> [DATA TO EXAMINE]
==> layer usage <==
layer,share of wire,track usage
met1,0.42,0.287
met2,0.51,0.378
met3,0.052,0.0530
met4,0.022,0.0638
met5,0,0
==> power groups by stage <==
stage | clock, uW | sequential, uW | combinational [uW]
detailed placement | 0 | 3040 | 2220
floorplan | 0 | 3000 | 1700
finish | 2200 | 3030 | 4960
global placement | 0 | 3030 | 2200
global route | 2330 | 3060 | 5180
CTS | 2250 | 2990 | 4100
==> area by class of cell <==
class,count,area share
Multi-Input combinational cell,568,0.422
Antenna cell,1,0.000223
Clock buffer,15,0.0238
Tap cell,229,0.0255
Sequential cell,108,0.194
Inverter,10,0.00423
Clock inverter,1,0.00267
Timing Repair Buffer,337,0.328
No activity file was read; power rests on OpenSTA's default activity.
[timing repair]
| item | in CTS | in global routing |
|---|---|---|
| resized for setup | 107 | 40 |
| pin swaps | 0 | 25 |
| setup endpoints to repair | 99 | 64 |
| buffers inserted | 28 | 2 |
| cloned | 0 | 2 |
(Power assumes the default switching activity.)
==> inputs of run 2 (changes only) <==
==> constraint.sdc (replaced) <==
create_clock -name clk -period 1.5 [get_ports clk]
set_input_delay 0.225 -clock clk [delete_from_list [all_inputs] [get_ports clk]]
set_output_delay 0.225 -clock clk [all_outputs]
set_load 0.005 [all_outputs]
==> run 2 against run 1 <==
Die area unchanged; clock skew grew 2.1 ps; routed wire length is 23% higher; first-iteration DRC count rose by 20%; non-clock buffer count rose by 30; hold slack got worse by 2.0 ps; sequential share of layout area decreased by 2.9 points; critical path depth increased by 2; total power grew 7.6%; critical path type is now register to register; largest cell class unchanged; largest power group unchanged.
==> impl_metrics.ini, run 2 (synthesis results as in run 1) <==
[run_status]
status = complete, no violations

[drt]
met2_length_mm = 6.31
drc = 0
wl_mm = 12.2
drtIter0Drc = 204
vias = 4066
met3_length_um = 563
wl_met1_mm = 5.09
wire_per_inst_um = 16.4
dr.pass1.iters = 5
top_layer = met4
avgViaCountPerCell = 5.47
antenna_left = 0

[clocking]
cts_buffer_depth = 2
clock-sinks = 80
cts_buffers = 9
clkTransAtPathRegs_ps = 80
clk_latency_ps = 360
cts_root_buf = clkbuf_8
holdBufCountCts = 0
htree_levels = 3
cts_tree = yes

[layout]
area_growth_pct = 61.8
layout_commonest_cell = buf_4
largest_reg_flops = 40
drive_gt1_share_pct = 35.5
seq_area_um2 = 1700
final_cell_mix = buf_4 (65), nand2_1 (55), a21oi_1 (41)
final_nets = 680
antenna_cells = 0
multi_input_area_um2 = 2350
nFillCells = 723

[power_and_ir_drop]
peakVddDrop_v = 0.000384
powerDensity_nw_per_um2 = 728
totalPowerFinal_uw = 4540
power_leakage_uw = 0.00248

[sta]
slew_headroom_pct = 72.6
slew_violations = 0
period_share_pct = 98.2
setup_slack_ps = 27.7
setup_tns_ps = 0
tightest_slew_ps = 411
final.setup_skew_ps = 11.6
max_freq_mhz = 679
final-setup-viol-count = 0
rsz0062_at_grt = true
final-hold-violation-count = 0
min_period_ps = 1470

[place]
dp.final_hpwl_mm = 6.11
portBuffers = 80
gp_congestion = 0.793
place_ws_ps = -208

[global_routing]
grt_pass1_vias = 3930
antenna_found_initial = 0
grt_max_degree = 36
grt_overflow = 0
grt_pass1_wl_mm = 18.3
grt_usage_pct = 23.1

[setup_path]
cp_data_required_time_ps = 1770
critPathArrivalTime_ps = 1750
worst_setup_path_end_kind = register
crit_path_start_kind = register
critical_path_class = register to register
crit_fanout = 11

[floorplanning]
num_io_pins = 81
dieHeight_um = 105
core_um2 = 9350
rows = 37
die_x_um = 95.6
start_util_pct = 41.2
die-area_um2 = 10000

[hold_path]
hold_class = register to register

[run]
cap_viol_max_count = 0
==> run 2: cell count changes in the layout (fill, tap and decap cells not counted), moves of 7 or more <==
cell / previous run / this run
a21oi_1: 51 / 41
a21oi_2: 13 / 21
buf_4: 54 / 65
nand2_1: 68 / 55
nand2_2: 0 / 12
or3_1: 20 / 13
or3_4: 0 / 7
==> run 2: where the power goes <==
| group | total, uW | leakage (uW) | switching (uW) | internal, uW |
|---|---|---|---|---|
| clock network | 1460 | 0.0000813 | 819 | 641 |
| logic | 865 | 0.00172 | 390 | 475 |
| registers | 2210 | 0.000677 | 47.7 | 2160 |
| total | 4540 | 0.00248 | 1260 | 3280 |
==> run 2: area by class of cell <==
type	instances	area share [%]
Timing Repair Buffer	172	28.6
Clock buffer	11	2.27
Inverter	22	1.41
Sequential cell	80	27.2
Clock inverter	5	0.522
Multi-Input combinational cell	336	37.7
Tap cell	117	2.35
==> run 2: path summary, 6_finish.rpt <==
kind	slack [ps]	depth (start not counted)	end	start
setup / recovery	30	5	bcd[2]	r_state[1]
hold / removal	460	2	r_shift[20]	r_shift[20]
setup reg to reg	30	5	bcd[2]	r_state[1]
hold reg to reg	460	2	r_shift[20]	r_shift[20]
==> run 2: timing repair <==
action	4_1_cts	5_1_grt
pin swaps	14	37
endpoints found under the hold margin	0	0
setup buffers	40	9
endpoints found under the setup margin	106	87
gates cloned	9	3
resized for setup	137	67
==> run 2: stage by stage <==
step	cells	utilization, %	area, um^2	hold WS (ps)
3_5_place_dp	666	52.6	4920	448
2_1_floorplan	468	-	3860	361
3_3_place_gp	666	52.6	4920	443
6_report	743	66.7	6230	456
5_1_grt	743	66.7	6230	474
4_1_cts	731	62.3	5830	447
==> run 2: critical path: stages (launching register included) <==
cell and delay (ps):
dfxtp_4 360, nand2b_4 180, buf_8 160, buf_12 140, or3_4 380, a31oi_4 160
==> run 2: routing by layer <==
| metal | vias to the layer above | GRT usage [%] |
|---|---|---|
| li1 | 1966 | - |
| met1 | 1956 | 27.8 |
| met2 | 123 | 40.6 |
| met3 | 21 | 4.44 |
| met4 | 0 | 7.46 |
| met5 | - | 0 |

--

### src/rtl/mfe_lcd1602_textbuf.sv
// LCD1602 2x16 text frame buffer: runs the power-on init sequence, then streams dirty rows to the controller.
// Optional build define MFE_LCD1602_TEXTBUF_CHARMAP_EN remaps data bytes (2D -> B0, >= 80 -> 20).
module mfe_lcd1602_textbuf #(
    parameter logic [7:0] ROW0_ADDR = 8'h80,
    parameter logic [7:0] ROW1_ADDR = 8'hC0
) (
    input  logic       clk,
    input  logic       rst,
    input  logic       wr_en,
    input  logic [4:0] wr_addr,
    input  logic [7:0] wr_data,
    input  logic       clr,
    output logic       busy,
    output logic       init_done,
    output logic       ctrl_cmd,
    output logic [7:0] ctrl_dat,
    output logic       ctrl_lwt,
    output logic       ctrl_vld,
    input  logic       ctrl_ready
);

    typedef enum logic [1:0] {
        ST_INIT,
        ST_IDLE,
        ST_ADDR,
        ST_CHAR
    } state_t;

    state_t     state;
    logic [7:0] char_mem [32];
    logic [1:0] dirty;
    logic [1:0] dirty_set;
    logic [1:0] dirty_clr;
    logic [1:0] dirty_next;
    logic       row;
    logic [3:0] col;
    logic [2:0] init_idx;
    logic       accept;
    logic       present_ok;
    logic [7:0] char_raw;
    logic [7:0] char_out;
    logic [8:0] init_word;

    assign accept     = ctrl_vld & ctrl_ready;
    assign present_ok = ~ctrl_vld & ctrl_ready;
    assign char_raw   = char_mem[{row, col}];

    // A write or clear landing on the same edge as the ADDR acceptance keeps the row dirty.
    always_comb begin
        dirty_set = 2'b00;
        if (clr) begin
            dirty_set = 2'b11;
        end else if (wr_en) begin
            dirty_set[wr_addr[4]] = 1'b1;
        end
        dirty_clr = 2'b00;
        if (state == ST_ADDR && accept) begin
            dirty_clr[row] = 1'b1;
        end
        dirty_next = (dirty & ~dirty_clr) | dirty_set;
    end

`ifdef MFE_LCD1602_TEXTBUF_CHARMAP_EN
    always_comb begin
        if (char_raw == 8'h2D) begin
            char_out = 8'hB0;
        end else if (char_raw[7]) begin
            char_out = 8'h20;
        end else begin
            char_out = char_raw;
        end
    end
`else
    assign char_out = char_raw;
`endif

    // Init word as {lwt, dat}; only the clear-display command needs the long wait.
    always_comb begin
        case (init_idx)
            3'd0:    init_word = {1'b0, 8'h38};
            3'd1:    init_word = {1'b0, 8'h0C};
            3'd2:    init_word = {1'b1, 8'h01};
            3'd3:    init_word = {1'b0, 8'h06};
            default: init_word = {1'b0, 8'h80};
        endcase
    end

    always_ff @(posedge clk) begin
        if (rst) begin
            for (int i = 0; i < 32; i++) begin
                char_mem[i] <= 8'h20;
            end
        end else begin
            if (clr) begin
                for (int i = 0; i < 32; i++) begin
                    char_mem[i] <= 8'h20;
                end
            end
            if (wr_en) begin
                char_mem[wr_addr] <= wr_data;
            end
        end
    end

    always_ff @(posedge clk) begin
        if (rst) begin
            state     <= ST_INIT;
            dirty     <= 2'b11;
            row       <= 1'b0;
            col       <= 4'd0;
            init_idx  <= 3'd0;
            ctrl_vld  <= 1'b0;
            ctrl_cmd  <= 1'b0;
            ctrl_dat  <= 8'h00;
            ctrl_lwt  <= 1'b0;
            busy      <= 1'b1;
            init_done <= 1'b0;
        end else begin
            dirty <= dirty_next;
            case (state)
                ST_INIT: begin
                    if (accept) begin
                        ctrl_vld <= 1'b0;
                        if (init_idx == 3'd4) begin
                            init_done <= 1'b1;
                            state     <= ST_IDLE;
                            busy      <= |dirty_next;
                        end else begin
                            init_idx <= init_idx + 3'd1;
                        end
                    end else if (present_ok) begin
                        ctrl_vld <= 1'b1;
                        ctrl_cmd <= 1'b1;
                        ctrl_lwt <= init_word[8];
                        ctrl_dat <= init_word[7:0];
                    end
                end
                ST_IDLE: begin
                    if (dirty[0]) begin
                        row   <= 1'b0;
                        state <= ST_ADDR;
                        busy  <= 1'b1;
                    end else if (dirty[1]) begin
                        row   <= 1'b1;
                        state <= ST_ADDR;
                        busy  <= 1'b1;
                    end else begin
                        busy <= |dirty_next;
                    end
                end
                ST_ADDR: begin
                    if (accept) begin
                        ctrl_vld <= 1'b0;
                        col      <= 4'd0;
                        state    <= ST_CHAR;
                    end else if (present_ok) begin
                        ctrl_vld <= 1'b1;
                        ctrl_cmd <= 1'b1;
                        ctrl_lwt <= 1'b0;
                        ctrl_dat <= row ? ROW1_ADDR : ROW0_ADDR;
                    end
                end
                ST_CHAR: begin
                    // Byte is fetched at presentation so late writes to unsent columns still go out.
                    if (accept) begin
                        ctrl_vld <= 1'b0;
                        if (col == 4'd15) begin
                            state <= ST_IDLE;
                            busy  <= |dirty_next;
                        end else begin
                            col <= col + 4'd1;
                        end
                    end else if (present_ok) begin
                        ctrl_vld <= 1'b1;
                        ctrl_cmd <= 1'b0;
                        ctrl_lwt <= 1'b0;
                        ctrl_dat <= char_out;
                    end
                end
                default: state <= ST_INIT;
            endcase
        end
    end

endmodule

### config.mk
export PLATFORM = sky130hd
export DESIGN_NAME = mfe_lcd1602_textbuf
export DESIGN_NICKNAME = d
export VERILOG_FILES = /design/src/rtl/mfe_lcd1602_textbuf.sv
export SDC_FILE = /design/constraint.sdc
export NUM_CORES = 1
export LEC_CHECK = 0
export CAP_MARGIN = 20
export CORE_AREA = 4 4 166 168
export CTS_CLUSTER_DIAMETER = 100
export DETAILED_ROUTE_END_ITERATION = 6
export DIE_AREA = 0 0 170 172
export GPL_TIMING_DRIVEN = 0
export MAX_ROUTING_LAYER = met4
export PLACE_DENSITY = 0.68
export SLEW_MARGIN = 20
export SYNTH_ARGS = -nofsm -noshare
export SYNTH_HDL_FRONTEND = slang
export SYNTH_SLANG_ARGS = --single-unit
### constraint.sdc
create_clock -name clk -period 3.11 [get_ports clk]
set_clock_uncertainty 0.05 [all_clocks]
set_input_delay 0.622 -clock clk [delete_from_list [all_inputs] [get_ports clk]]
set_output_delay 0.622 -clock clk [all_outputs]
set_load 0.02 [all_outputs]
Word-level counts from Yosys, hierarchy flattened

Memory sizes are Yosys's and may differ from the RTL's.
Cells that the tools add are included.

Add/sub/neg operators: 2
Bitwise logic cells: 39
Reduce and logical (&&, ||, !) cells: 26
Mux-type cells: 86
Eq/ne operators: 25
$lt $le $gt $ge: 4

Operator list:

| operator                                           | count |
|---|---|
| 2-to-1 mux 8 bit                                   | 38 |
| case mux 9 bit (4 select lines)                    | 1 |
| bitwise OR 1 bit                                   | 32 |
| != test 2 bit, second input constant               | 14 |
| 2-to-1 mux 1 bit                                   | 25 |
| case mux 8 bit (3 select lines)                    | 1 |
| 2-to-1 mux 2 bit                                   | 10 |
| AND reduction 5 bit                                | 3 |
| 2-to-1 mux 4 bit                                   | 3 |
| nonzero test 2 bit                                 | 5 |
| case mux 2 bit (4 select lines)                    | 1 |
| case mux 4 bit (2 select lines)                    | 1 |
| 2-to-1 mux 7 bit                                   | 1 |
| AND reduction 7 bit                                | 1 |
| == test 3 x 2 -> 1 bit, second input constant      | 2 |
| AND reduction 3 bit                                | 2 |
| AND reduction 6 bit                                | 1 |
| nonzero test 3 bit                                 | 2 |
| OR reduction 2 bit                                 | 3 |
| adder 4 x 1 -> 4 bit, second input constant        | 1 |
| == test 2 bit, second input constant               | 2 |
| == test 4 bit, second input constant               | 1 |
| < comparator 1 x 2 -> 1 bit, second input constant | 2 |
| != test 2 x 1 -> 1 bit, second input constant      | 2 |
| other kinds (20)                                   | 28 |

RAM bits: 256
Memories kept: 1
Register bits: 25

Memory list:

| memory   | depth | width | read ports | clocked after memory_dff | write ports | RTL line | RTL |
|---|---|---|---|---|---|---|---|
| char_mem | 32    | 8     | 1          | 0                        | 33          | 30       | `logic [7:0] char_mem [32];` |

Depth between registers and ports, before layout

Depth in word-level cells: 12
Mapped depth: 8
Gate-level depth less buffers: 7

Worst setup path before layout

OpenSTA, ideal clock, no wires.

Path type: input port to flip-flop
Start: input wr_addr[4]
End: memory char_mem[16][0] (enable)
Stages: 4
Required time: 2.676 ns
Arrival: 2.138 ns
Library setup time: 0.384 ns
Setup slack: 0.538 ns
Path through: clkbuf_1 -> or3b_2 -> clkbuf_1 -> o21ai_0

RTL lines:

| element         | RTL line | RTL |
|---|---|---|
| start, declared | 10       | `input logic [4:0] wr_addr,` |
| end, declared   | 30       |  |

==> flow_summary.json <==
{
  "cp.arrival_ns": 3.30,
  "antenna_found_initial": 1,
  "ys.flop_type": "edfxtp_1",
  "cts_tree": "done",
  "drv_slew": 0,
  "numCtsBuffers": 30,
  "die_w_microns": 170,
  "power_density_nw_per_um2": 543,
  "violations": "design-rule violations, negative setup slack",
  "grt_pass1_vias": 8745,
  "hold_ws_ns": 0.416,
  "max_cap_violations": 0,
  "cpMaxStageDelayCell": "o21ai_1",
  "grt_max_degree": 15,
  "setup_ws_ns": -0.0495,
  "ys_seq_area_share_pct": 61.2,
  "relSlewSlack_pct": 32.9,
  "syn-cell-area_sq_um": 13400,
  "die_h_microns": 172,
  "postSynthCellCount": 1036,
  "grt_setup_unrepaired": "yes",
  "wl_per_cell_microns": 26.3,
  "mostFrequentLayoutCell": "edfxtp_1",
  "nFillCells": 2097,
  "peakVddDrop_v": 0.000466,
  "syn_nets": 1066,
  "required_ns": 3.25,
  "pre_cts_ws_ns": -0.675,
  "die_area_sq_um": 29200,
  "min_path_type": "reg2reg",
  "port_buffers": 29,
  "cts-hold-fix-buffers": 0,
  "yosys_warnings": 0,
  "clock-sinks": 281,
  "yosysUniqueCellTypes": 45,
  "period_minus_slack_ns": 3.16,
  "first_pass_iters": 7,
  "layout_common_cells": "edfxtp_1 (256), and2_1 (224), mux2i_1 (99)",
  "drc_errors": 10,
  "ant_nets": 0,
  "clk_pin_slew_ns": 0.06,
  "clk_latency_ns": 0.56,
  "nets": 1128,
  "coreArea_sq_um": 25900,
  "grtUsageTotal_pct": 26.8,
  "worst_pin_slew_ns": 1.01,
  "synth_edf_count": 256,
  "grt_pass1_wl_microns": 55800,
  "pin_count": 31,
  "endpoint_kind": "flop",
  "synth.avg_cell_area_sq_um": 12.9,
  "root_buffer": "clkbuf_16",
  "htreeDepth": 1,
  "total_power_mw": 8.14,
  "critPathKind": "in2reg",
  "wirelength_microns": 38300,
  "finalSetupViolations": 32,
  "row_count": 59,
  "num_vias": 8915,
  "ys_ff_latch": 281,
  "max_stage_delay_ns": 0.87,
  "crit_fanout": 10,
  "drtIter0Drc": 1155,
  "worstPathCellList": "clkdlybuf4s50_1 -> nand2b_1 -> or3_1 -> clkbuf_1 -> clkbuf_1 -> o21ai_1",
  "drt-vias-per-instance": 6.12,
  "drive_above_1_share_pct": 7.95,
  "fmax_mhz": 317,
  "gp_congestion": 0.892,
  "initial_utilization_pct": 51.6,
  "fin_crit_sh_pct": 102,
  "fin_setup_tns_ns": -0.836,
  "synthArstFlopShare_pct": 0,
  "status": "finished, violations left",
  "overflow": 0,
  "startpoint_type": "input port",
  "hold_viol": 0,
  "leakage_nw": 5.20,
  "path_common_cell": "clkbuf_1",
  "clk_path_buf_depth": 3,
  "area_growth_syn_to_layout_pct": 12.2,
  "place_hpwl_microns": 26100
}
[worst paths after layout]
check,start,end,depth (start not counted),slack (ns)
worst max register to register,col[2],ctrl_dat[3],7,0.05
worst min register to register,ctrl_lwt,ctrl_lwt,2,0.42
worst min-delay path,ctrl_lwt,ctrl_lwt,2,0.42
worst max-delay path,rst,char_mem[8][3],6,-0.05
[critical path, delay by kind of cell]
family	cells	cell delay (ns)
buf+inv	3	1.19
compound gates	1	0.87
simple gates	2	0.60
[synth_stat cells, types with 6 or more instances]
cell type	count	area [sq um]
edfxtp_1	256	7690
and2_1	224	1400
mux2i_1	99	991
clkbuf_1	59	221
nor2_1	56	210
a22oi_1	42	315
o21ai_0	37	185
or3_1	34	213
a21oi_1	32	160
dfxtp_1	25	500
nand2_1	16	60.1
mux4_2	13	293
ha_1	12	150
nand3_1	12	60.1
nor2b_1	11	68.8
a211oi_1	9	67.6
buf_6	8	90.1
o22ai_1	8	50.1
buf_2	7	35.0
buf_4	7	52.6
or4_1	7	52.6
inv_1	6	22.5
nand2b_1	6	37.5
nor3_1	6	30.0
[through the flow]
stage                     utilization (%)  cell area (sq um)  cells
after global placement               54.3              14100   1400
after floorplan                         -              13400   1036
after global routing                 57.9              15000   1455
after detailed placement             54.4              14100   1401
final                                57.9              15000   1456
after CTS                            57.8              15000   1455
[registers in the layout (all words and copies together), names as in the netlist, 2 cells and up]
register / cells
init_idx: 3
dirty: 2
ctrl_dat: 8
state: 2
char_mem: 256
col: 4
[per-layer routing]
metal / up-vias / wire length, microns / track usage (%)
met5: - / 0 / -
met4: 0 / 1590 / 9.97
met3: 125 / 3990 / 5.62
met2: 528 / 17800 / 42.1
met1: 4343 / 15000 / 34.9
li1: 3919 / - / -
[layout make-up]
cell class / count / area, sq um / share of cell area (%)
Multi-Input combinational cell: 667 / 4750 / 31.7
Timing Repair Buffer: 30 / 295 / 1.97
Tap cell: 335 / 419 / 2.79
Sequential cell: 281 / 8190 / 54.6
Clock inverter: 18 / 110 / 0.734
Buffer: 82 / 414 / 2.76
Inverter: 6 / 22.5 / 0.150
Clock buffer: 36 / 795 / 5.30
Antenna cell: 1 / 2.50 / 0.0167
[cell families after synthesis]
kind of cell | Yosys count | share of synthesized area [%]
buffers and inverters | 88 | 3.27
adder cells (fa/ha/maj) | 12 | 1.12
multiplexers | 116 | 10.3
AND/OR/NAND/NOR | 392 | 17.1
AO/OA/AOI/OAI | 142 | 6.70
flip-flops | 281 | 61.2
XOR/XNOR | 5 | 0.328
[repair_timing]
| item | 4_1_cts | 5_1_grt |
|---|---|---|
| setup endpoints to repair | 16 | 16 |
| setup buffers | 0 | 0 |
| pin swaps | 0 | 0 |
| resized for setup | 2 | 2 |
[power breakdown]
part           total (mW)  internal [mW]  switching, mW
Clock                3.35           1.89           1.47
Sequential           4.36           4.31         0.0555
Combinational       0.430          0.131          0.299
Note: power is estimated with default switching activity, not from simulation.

> [EXERCISE] In your answer, include only the lines above starting at the line that holds "met3_length_um = 563" and ending at the line that holds "cts_root_buf = clkbuf_8", copied exactly.

> [WRITTEN SOLUTION]
met3_length_um = 563
wl_met1_mm = 5.09
wire_per_inst_um = 16.4
dr.pass1.iters = 5
top_layer = met4
avgViaCountPerCell = 5.47
antenna_left = 0

[clocking]
cts_buffer_depth = 2
clock-sinks = 80
cts_buffers = 9
clkTransAtPathRegs_ps = 80
clk_latency_ps = 360
cts_root_buf = clkbuf_8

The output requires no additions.